犬塚さんの表情は相変わらず穏やかで、決して面白がってはいない。俺の悩みに、付き合ってくれている。
「だって、俺もその人も男だよ」
「わかんないだろ、女の人かも」
「えええ?」
「ネットってそういうもんだろう。
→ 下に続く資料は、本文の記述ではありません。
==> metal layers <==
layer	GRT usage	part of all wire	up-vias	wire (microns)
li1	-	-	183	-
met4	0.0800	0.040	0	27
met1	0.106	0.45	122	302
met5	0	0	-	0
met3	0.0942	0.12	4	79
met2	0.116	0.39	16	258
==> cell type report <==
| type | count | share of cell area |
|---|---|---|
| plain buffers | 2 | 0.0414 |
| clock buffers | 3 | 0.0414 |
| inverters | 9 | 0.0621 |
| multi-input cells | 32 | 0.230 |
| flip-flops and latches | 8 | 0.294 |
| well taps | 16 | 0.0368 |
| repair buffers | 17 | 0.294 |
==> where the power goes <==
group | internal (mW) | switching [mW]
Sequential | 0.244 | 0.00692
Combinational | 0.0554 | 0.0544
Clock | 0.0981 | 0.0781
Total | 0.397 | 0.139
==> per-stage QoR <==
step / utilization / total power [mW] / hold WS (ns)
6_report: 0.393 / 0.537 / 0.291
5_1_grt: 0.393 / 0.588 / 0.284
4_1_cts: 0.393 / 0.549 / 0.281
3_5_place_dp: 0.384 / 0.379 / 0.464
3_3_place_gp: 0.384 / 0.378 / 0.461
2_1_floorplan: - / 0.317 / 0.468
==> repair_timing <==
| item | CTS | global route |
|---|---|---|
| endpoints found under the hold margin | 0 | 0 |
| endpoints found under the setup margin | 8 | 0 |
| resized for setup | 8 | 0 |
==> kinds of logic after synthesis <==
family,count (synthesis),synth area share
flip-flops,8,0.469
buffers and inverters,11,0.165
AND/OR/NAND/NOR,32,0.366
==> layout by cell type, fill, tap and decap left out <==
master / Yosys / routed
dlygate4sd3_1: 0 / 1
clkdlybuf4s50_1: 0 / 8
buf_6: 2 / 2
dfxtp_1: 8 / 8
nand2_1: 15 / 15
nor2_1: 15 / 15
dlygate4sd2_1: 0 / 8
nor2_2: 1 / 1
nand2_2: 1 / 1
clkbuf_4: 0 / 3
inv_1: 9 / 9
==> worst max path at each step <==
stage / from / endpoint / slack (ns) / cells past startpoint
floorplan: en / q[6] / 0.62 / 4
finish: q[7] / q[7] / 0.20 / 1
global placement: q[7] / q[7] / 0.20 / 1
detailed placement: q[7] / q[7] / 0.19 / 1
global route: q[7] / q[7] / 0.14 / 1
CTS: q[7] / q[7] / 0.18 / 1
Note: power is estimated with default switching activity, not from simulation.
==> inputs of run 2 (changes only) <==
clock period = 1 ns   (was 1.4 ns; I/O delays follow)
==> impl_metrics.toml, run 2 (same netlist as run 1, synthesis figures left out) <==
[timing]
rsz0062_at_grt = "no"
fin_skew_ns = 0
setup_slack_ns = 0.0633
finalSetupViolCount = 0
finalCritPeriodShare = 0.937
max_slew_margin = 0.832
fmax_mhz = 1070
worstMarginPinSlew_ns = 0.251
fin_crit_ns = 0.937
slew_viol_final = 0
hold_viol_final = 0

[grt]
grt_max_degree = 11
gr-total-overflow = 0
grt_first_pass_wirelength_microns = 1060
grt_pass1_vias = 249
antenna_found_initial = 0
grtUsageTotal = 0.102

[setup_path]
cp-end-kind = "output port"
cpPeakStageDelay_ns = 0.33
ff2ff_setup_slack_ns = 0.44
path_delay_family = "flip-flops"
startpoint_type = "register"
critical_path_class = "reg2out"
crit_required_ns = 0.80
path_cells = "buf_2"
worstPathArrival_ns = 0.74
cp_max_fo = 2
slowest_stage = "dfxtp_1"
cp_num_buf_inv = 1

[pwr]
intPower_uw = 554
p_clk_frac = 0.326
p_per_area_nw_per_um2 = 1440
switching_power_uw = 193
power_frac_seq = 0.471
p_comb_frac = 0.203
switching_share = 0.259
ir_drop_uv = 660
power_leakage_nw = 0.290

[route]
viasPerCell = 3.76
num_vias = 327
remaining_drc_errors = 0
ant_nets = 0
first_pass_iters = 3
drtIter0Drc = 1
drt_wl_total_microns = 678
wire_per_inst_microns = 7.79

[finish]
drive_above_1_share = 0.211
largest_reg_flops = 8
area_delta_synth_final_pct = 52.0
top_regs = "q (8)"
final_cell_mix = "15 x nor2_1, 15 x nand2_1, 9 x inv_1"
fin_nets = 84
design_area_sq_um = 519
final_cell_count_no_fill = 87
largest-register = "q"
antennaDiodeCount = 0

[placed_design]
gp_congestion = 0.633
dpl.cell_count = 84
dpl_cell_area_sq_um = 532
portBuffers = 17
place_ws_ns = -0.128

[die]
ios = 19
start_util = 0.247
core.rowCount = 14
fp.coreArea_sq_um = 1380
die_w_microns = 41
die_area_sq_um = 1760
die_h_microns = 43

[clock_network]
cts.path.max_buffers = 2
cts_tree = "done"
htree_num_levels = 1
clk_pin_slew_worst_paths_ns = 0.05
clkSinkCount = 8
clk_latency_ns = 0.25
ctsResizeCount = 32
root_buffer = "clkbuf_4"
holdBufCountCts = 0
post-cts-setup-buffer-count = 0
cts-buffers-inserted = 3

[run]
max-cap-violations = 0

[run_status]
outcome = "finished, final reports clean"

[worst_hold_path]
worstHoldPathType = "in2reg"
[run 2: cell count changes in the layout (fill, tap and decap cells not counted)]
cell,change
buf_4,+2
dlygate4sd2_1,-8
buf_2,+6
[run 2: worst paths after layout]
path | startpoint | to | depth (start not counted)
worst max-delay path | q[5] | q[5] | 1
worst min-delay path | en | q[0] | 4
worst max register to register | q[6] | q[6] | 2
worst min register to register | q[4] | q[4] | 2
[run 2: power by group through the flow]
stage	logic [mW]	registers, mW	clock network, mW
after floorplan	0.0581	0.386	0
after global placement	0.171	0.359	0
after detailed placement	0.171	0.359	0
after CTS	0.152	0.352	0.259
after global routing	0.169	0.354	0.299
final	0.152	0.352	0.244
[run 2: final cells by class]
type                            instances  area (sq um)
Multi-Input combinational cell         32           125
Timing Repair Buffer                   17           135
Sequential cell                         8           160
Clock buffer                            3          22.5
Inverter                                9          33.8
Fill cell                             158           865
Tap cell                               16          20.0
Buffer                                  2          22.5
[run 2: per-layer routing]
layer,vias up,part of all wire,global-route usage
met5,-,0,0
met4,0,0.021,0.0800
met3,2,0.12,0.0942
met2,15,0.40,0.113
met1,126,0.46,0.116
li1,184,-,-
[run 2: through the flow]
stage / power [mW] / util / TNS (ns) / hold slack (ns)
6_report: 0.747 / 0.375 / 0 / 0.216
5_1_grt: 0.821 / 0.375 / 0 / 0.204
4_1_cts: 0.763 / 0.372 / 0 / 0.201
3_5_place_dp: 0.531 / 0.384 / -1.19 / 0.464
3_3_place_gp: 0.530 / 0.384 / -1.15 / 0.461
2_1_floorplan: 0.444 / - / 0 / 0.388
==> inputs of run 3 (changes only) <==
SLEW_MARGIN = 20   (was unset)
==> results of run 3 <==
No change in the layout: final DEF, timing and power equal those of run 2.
==> src/rtl/exhaustive_stim_gen_pkg.sv <==
// Shared definitions for the exhaustive stimulus generator: FSM states and MISR defaults.
package exhaustive_stim_gen_pkg;

    typedef enum logic [1:0] {
        ST_IDLE   = 2'd0,
        ST_HOLD   = 2'd1,
        ST_SAMPLE = 2'd2,
        ST_DONE   = 2'd3
    } state_t;

    localparam logic [15:0] DEF_SIG_POLY = 16'h1021;
    localparam logic [15:0] DEF_SIG_SEED = 16'hFFFF;

endpackage

==> src/rtl/exhaustive_stim_gen_if.sv <==
// Bus between the sweep generator (master) and the bench/DUT side (slave).
interface exhaustive_stim_gen_if #(
    parameter int unsigned N_IN  = 3,
    parameter int unsigned N_OUT = 1,
    parameter int unsigned SIG_W = 16
);
    logic             start;
    logic             abort;
    logic [N_OUT-1:0] dut_out;
    logic [N_IN-1:0]  stim;
    logic [N_IN-1:0]  vec_idx;
    logic             sample;
    logic             busy;
    logic             done;
    logic [SIG_W-1:0] signature;

    modport master (
        input  start, abort, dut_out,
        output stim, vec_idx, sample, busy, done, signature
    );

    modport slave (
        output start, abort, dut_out,
        input  stim, vec_idx, sample, busy, done, signature
    );
endinterface

==> src/rtl/exhaustive_stim_gen_misr.sv <==
// misr_reg: multiple-input signature register folding N_OUT response bits per shift.
module misr_reg
    import exhaustive_stim_gen_pkg::*;
#(
    parameter int unsigned      SIG_W    = 16,
    parameter int unsigned      N_OUT    = 1,
    parameter logic [SIG_W-1:0] SIG_POLY = SIG_W'(DEF_SIG_POLY),
    parameter logic [SIG_W-1:0] SIG_SEED = SIG_W'(DEF_SIG_SEED)
) (
    input  logic             clk,
    input  logic             rst,
    input  logic             load,
    input  logic             shift,
    input  logic [N_OUT-1:0] din,
    output logic [SIG_W-1:0] sig
);

    always_ff @(posedge clk or posedge rst) begin
        if (rst) begin
            sig <= SIG_SEED;
        end else if (load) begin
            sig <= SIG_SEED;
        end else if (shift) begin
            sig <= {sig[SIG_W-2:0], 1'b0}
                 ^ (sig[SIG_W-1] ? SIG_POLY : '0)
                 ^ SIG_W'(din);
        end
    end

endmodule

==> src/rtl/exhaustive_stim_gen.sv <==
// Truth-table sweeper: drives 0..2^N_IN-1, holds each HOLD_CYCLES clocks, strobes sample.
// Macro SIGNATURE_EN enables the MISR signature; otherwise signature is constant 0.
module exhaustive_stim_gen
    import exhaustive_stim_gen_pkg::*;
#(
    parameter int unsigned      N_IN        = 3,
    parameter int unsigned      N_OUT       = 1,
    parameter int unsigned      HOLD_CYCLES = 10,
    parameter int unsigned      SIG_W       = 16,
    parameter logic [SIG_W-1:0] SIG_POLY    = SIG_W'(DEF_SIG_POLY),
    parameter logic [SIG_W-1:0] SIG_SEED    = SIG_W'(DEF_SIG_SEED)
) (
    input logic                  clk,
    input logic                  rst,
    exhaustive_stim_gen_if.master bus
);

    localparam int unsigned      IDX_W    = N_IN + 1;
    localparam int unsigned      CNT_W    = (HOLD_CYCLES > 1) ? $clog2(HOLD_CYCLES) : 1;
    localparam logic [IDX_W-1:0] LAST_IDX = IDX_W'((1 << N_IN) - 1);
    localparam logic [CNT_W-1:0] CNT_LAST = CNT_W'(HOLD_CYCLES - 1);

    state_t           state, state_n;
    logic [CNT_W-1:0] cnt, cnt_n;
    logic [IDX_W-1:0] idx, idx_n;
    logic             busy_q, busy_n;
    logic             done_q, done_n;
    logic             misr_load, misr_shift;

    always_ff @(posedge clk or posedge rst) begin
        if (rst) begin
            state  <= ST_IDLE;
            cnt    <= '0;
            idx    <= '0;
            busy_q <= 1'b0;
            done_q <= 1'b0;
        end else begin
            state  <= state_n;
            cnt    <= cnt_n;
            idx    <= idx_n;
            busy_q <= busy_n;
            done_q <= done_n;
        end
    end

    always_comb begin
        state_n    = state;
        cnt_n      = cnt;
        idx_n      = idx;
        busy_n     = busy_q;
        done_n     = done_q;
        misr_load  = 1'b0;
        misr_shift = 1'b0;
        unique case (state)
            ST_IDLE, ST_DONE: begin
                if (bus.start) begin
                    state_n   = ST_HOLD;
                    busy_n    = 1'b1;
                    done_n    = 1'b0;
                    idx_n     = '0;
                    cnt_n     = '0;
                    misr_load = 1'b1;
                end
            end
            ST_HOLD: begin
                if (bus.abort) begin
                    state_n = ST_IDLE;
                    busy_n  = 1'b0;
                    idx_n   = '0;
                    cnt_n   = '0;
                end else if (cnt == CNT_LAST) begin
                    state_n = ST_SAMPLE;
                end else begin
                    cnt_n = cnt + CNT_W'(1);
                end
            end
            ST_SAMPLE: begin
                // An abort on the sampling clock cancels the sweep before the fold.
                if (bus.abort) begin
                    state_n = ST_IDLE;
                    busy_n  = 1'b0;
                    idx_n   = '0;
                    cnt_n   = '0;
                end else begin
                    misr_shift = 1'b1;
                    if (idx == LAST_IDX) begin
                        state_n = ST_DONE;
                        busy_n  = 1'b0;
                        done_n  = 1'b1;
                    end else begin
                        state_n = ST_HOLD;
                        idx_n   = idx + IDX_W'(1);
                        cnt_n   = '0;
                    end
                end
            end
            default: state_n = ST_IDLE;
        endcase
    end

    assign bus.stim    = idx[N_IN-1:0];
    assign bus.vec_idx = idx[N_IN-1:0];
    assign bus.sample  = (state == ST_SAMPLE);
    assign bus.busy    = busy_q;
    assign bus.done    = done_q;

`ifdef SIGNATURE_EN
    logic [SIG_W-1:0] sig;

    misr_reg #(
        .SIG_W   (SIG_W),
        .N_OUT   (N_OUT),
        .SIG_POLY(SIG_POLY),
        .SIG_SEED(SIG_SEED)
    ) u_misr (
        .clk  (clk),
        .rst  (rst),
        .load (misr_load),
        .shift(misr_shift),
        .din  (bus.dut_out),
        .sig  (sig)
    );

    assign bus.signature = sig;
`else
    logic unused_misr;
    assign unused_misr   = ^{misr_load, misr_shift, bus.dut_out, SIG_POLY, SIG_SEED};
    assign bus.signature = '0;
`endif

endmodule

==> src/flat_wrapper.sv <==
// flat-port wrapper written by rule: the top's interface ports become plain ports
module exhaustive_stim_gen_flat import exhaustive_stim_gen_pkg::*;
#(
    parameter int unsigned      N_IN        = 3,
    parameter int unsigned      N_OUT       = 1,
    parameter int unsigned      HOLD_CYCLES = 10,
    parameter int unsigned      SIG_W       = 16,
    parameter logic [SIG_W-1:0] SIG_POLY    = SIG_W'(DEF_SIG_POLY),
    parameter logic [SIG_W-1:0] SIG_SEED    = SIG_W'(DEF_SIG_SEED)
)
  (clk, rst, bus_start, bus_abort, bus_dut_out, bus_stim, bus_vec_idx, bus_sample, bus_busy, bus_done, bus_signature);
  exhaustive_stim_gen_if #(.N_IN(N_IN), .N_OUT(N_OUT), .SIG_W(SIG_W)) bus_i ();
  input logic clk;
  input logic rst;
  input wire logic [$bits(bus_i.start)-1:0] bus_start;
  input wire logic [$bits(bus_i.abort)-1:0] bus_abort;
  input wire logic [$bits(bus_i.dut_out)-1:0] bus_dut_out;
  output wire logic [$bits(bus_i.stim)-1:0] bus_stim;
  output wire logic [$bits(bus_i.vec_idx)-1:0] bus_vec_idx;
  output wire logic [$bits(bus_i.sample)-1:0] bus_sample;
  output wire logic [$bits(bus_i.busy)-1:0] bus_busy;
  output wire logic [$bits(bus_i.done)-1:0] bus_done;
  output wire logic [$bits(bus_i.signature)-1:0] bus_signature;
  assign bus_i.start = bus_start;
  assign bus_i.abort = bus_abort;
  assign bus_i.dut_out = bus_dut_out;
  assign bus_stim = bus_i.stim;
  assign bus_vec_idx = bus_i.vec_idx;
  assign bus_sample = bus_i.sample;
  assign bus_busy = bus_i.busy;
  assign bus_done = bus_i.done;
  assign bus_signature = bus_i.signature;
  exhaustive_stim_gen #(.N_IN(N_IN), .N_OUT(N_OUT), .HOLD_CYCLES(HOLD_CYCLES), .SIG_W(SIG_W), .SIG_POLY(SIG_POLY), .SIG_SEED(SIG_SEED)) u_core (.clk(clk), .rst(rst), .bus(bus_i));
endmodule
==> config.mk <==
export PLATFORM = sky130hd
export DESIGN_NAME = exhaustive_stim_gen_flat
export DESIGN_NICKNAME = d
export VERILOG_FILES = /design/src/rtl/exhaustive_stim_gen_pkg.sv /design/src/rtl/exhaustive_stim_gen_if.sv /design/src/rtl/exhaustive_stim_gen_misr.sv /design/src/rtl/exhaustive_stim_gen.sv /design/src/flat_wrapper.sv
export SDC_FILE = /design/constraint.sdc
export NUM_CORES = 1
export LEC_CHECK = 0
export ABC_CLOCK_PERIOD_IN_PS = 1800
export BUFFER_PORTS_ARGS = -buffer_cell sky130_fd_sc_hd__buf_4
export CELL_PAD_IN_SITES_DETAIL_PLACEMENT = 1
export CELL_PAD_IN_SITES_GLOBAL_PLACEMENT = 2
export CORE_ASPECT_RATIO = 2
export CORE_MARGIN = 1
export CORE_UTILIZATION = 28
export DETAILED_ROUTE_END_ITERATION = 8
export GPL_ROUTABILITY_DRIVEN = 0
export PLACE_DENSITY = 0.87
export SLEW_MARGIN = 5
export SYNTH_ARGS = -nofsm -noshare
export SYNTH_HDL_FRONTEND = slang
export SYNTH_SLANG_ARGS = --single-unit
==> constraint.sdc <==
create_clock -name clk -period 1.8 [get_ports clk]
set_input_delay 0.27 -clock clk [delete_from_list [all_inputs] [get_ports clk]]
set_output_delay 0.27 -clock clk [all_outputs]
set_load 0.01 [all_outputs]
==> impl_metrics.toml <==
[run_status]
status = "finished clean"

[drt]
drt-initial-drc-count = 6
vias = 667
wl_per_cell_um = 13.7
first_pass_iters = 3
viasPerCell = 4.87
drc = 0
antenna_left = 0
wirelength_um = 1880

[sta]
rsz0062_at_grt = "false"
fin_crit_sh_pct = 93.4
finalSetupViolCount = 0
finalCriticalPeriod_ps = 1680
final_max_slew_viol_count = 0
fin_setup_tns_ps = 0
whs_ps = 54.3
fin_skew_ps = 1.68
hold_viol_final = 0
max_freq_ghz = 0.595

[die]
initial_utilization_pct = 29.6
dieHeight_um = 80.9
coreArea_um2 = 2940
die_w_um = 41.4
dieArea_um2 = 3350
pin_count = 30
num_rows = 28

[final_layout]
fin_util_pct = 32.4
final_common_cell = "conb_1"
nets = 118
final_cell_mix = "conb_1 (16), buf_4 (13), dfrtp_1 (12), o21ai_0 (9), inv_1 (6)"
finalInstanceArea_um2 = 955
n_antenna_cell = 0
drive_gt1_share_pct = 20.6
area_growth_pct = 9.63

[worst_setup_path]
arrival_ps = 1850
cp-start-kind = "flip-flop"
worstRegToRegCells = 6
critPathKind = "flip-flop to flip-flop"
cp-end-kind = "flip-flop"
crit_required_ps = 1970
cp_max_fo = 5

[synth]
synth_seq_area_share_pct = 34.5
syn-mean-instance-area_um2 = 8.98
synth_cell_types = 32
ys.warnings.count = 0
syn_inst = 97
yosysTopAreaCell = "dfrtp_1"
yosys-top-cells-area = "dfrtp_1 (34%), buf_4 (19%), ha_1 (7.2%)"
syn_area_um2 = 871
synth-seq-cells = 12
netlist.area_leader.share_pct = 34.5

[pwr]
ir_drop_uv = 404
power.density_nw_per_um2 = 997
p_leak_nw = 0.459

[global_routing]
grt_pass1_vias = 735
grt_max_degree = 13
grt_pass1_wl_um = 3270
grt_usage_pct = 12.6
antenna_found_initial = 0
gr-total-overflow = 0

[clock_network]
cts_max_path_buffers = 2
clk_pin_slew_worst_paths_ps = 60
clkLatencyLatePin_ps = 240
ctsRootBufferMaster = "clkbuf_8"
ctsResizeCount = 0
htreeDepth = 1
cts_tree = "built"
postCtsSetupRepairBufs = 0
cts_made_buffers = 3
cts_hold_buffers = 0
clock-sinks = 12

[flow_run]
drv_cap = 0

[worst_hold_path]
min_path_type = "input port to async pin"

[place]
placed_area_um2 = 897
dp_hpwl_um = 1560
io_buffers = 12
critical path: stages, from the launching register on:
cell	delay, ps
dfrtp_1	370
inv_1	60
ha_1	380
nand2b_2	160
o21ai_2	90
or4_1	470
o21ai_1	80
final timing paths:
kind,start,endpoint,slack (ps)
hold / removal,rst,u_core.cnt[2]$_DFFE_PP0P_,50
hold reg to reg,u_core.bus.busy$_DFFE_PP0P_,u_core.bus.busy$_DFFE_PP0P_,500
max in group asynchronous,rst,u_core.cnt[1]$_DFFE_PP0P_,1410
min in group clk,bus_start,u_core.bus.done$_DFFE_PP0P_,260
setup reg to reg,u_core.state[0]$_DFFE_PP0P_,u_core.cnt[3]$_DFFE_PP0P_,120
setup / recovery,u_core.state[0]$_DFFE_PP0P_,u_core.cnt[3]$_DFFE_PP0P_,120
Yosys cell counts (all sizes together):
library cell  number
dfrtp             12
o31ai              1
or4                1
o2bb2ai            1
a22oi              1
inv                6
or3                1
nand2b             3
and2               1
a31oi              1
ha                 5
mux2i              1
a21oi              4
o21ai             13
nand3b             2
nand4b             1
conb               1
buf               22
and2b              2
nor2               6
o22ai              1
a32o               2
nand2              4
nor3               1
mux2               1
nand3              2
nor2b              1
flip-flops by register name, summed over array words and instances, names as in the netlist:
name	flops
u_core.state	2
u_core.bus.busy	1
u_core.idx	4
u_core.cnt	4
u_core.bus.done	1
metrics by stage:
stage | power, W | worst slack, ps | std cells
after floorplan | 0.000576 | 280 | 112
after global placement | 0.000635 | 146 | 133
after detailed placement | 0.000659 | 102 | 133
after CTS | 0.000960 | 103 | 137
after global routing | 0.00103 | 7.23 | 137
final | 0.000952 | 119 | 137
report_power, final:
part           leakage [nW]  internal (W)  switching (W)  total [W]
sequential            0.162      0.000308      0.0000324   0.000341
combinational         0.268      0.000123       0.000191   0.000314
clock                0.0288      0.000193       0.000104   0.000298
total                 0.459      0.000625       0.000327   0.000952
logic make-up (layout without fill, tap and decap cells):
logic type,count (synthesis),in the layout,share of synthesized area (%)
compound gates,24,24,16.7
flops,12,12,34.5
other cells,1,16,0.431
mux,2,2,2.44
buf+inv,28,23,21.6
fa+ha+maj,5,5,7.18
simple gates,25,25,17.2
layout make-up:
class	instances	area [um2]
multi-input cells	72	442
inverters	6	22.5
fillers	374	1990
well taps	30	37.5
flip-flops and latches	12	300
clock buffers	4	55.1
repair buffers	13	97.6
per-layer routing:
layer | track usage [%] | share of wire [%] | vias to the layer above
li1 | - | - | 316
met1 | 11.9 | 34 | 323
met3 | 2.00 | 4.7 | 4
met4 | 5.16 | 1.1 | 0
met5 | 0 | 0 | -
met2 | 25.5 | 60 | 24
Power figures use the tool's default switching activity.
顔も、声も、リアルは何も見えない」
「男でも女でもいいけどさあ……」
あ、やばい。
犬塚さんの声が、語り口が、頭を撫でてくれる手が心地よくて、意識がふわふわとしてくる。
「あのひとと、ゲーム以外の繋がりがほしいんだ……」
それくらい、……。
そう言い掛けて、俺は完全に瞼を閉じた。
ここから先の記憶は、おぼろげだ。
「あーあー……」
困ったように笑う犬塚さんの声も、
「無防備すぎるでしょ」
髪の毛に触れた柔らかな感触も、会計を済ませてくれたのも、タクシー呼んで家まで連れて帰ってくれたのも。薄らとは覚えているけど、はっきりとした記憶がない。
次の日の朝、気が付いたら自宅のベッドの上にいて、【酔っ払いクン、宅配完了。風邪ひかないよーに。】なんて、イケメン過ぎるメッセージが届いていたのに戦慄した。さすがに焦ってすぐに犬塚さんに電話を掛けて、謝り倒した俺だった。今度絶対奢ります、まじで。